Beautiful day today. I am enlarging an existing Hosta bed. I am using bricks for a border. I know there should be some sort of footing underneath but that's just not possible now. I found they do not heave in the winter as much if I put them in long ways instead of like a triangle. Not as pretty though. I put the Hosta's in before the border because the leaves hadn't unfurled yet and I wanted it to look nice this summer. Slow but sure. I also picked my first spring time bouquet. I have a large bed of Lillie's of the Valley and I love their scent.
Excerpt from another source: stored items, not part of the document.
This is an optimization exercise on Yosys and OpenROAD, whose aim is small area, a short achievable clock period and few clock cycles, not a production implementation. RTL that was checked went through simulation tests only; none was proved equivalent to the original.

== run A ==
// triangle_raster_ctrl
module triangle_raster_ctrl #(
  parameter int unsigned COORD_W   = 12,
  parameter bit          INCLUSIVE = 1'b1
) (
  input  logic               clk,
  input  logic               rst,
  input  logic               start,
  input  logic [COORD_W-1:0] p1x,
  input  logic [COORD_W-1:0] p1y,
  input  logic [COORD_W-1:0] p2x,
  input  logic [COORD_W-1:0] p2y,
  input  logic [COORD_W-1:0] p3x,
  input  logic [COORD_W-1:0] p3y,
  output logic               busy,
  output logic               out_valid,
  input  logic               out_ready,
  output logic [COORD_W-1:0] out_x,
  output logic [COORD_W-1:0] out_y,
  output logic               done
);
Size in the first run: ~320 flip-flops, roughly 100 I/O pins, about 0.025 mm2 of cells after synthesis.
Settings: LEC_CHECK=0, CAP_MARGIN=20, CORE_MARGIN=2, CORE_UTILIZATION=60, SLEW_MARGIN=20; clock period 10.0 ns.
standard.sh (not shown) runs the stock make flow with config.mk's settings and CLKGATE_MAP_FILE= SYNTH_SCRIPT=/design/flow/synth_recipe.tcl, a recipe that flattens the netlist after the stock synthesis.
==> flow/flow/run.sh <==
#!/bin/bash
# The standard layout, with timing repair aimed at a 4.5 ns period (the clock stays 10 ns)
set -euo pipefail
bash standard.sh SETUP_SLACK_MARGIN=5.5 finish > standard_flow.log 2>&1
Testbench counts of run A, summed over its fixed seeds: cycles 24,864.
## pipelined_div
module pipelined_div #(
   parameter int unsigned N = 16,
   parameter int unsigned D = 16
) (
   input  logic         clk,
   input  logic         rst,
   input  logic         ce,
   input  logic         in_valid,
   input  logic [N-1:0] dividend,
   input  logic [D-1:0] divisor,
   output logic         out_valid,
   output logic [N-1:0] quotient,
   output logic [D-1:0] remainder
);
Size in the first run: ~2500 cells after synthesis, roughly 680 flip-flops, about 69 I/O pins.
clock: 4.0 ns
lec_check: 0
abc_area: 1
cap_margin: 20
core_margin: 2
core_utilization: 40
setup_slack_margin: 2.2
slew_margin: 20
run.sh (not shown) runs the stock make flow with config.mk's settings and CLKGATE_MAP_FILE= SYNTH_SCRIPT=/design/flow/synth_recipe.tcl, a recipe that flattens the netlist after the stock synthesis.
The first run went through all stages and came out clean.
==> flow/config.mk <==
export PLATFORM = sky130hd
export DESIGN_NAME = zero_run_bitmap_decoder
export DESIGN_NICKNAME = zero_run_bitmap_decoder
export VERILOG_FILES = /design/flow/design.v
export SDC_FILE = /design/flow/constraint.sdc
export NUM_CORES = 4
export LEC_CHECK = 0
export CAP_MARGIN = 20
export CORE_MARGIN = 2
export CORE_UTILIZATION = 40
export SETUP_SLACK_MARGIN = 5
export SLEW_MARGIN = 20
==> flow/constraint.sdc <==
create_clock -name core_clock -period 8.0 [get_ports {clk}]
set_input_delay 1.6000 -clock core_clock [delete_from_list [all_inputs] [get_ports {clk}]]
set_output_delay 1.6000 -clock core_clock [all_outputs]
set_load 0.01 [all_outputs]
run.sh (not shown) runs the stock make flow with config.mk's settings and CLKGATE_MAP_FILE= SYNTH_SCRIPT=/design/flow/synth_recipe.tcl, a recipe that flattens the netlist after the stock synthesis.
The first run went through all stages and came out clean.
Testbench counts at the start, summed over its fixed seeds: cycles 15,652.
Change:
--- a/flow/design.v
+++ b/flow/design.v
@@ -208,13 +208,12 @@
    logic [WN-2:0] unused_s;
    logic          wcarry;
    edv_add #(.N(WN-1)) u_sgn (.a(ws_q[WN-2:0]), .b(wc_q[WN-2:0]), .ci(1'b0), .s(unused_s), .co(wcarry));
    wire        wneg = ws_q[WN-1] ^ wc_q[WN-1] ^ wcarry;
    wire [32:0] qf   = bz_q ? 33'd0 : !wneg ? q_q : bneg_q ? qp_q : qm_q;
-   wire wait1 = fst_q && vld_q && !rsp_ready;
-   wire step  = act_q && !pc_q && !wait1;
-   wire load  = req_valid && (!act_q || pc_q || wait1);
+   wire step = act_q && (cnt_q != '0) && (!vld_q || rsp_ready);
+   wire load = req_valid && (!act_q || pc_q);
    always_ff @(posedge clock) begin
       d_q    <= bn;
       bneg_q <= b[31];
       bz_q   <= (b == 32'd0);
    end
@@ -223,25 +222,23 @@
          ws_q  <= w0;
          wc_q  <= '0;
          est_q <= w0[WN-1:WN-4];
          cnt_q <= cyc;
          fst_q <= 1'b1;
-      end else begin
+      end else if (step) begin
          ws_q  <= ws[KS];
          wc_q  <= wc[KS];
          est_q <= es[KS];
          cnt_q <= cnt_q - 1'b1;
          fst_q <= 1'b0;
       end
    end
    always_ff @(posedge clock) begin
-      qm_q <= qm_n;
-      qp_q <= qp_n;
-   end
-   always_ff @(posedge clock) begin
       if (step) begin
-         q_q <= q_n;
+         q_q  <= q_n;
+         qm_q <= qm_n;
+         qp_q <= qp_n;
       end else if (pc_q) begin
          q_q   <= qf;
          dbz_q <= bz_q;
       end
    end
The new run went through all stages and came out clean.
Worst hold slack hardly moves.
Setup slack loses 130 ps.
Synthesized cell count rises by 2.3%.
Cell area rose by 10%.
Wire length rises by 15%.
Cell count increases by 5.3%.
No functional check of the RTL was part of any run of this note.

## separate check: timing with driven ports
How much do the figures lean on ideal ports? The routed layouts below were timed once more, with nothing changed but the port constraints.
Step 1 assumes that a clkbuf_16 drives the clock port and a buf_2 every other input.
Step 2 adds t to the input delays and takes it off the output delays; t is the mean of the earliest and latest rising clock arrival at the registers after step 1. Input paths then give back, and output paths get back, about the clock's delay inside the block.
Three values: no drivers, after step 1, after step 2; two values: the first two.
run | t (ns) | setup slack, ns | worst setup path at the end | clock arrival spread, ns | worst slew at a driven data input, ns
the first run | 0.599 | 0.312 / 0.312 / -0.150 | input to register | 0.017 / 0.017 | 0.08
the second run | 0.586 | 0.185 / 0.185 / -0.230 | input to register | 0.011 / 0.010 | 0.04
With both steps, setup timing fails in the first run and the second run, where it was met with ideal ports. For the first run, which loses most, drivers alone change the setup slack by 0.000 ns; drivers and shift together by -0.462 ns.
If the weather holds out and my old bones as well, I will lay the last of the bricks tomorrow.


----------



## Shalimar (May 20, 2016)

Beautiful!


----------



## Bobw235 (May 20, 2016)

Very nice.  Fun to do these kinds of projects.


----------



## NancyNGA (May 20, 2016)

Nice project Ruth.  Looks like fun.  Please post a picture when you get it the way you want it.


----------



## fureverywhere (May 20, 2016)

Pretty pictures, wish I lived closer so I could help laying the bricks though...getting bricks and stones to set just right is hard work.


----------



## Buckeye (May 20, 2016)

Looks great!


----------



## SeaBreeze (May 20, 2016)

Lovely Ruth!  Lily of the Valley was my mother's favorite scent. :sentimental:


----------



## debbie in seattle (May 20, 2016)

Beautiful!


----------



## jnos (May 20, 2016)

Oh, how pretty, Ruth.  I grew hostas in Minnesota without trying. Here, I've given up. I apparently don't have the right spot for them to thrive. Love your lilies of the valley too. I have a few of those but they're pretty much hidden in a bushy tree area. I can still find one or two to smell though!


----------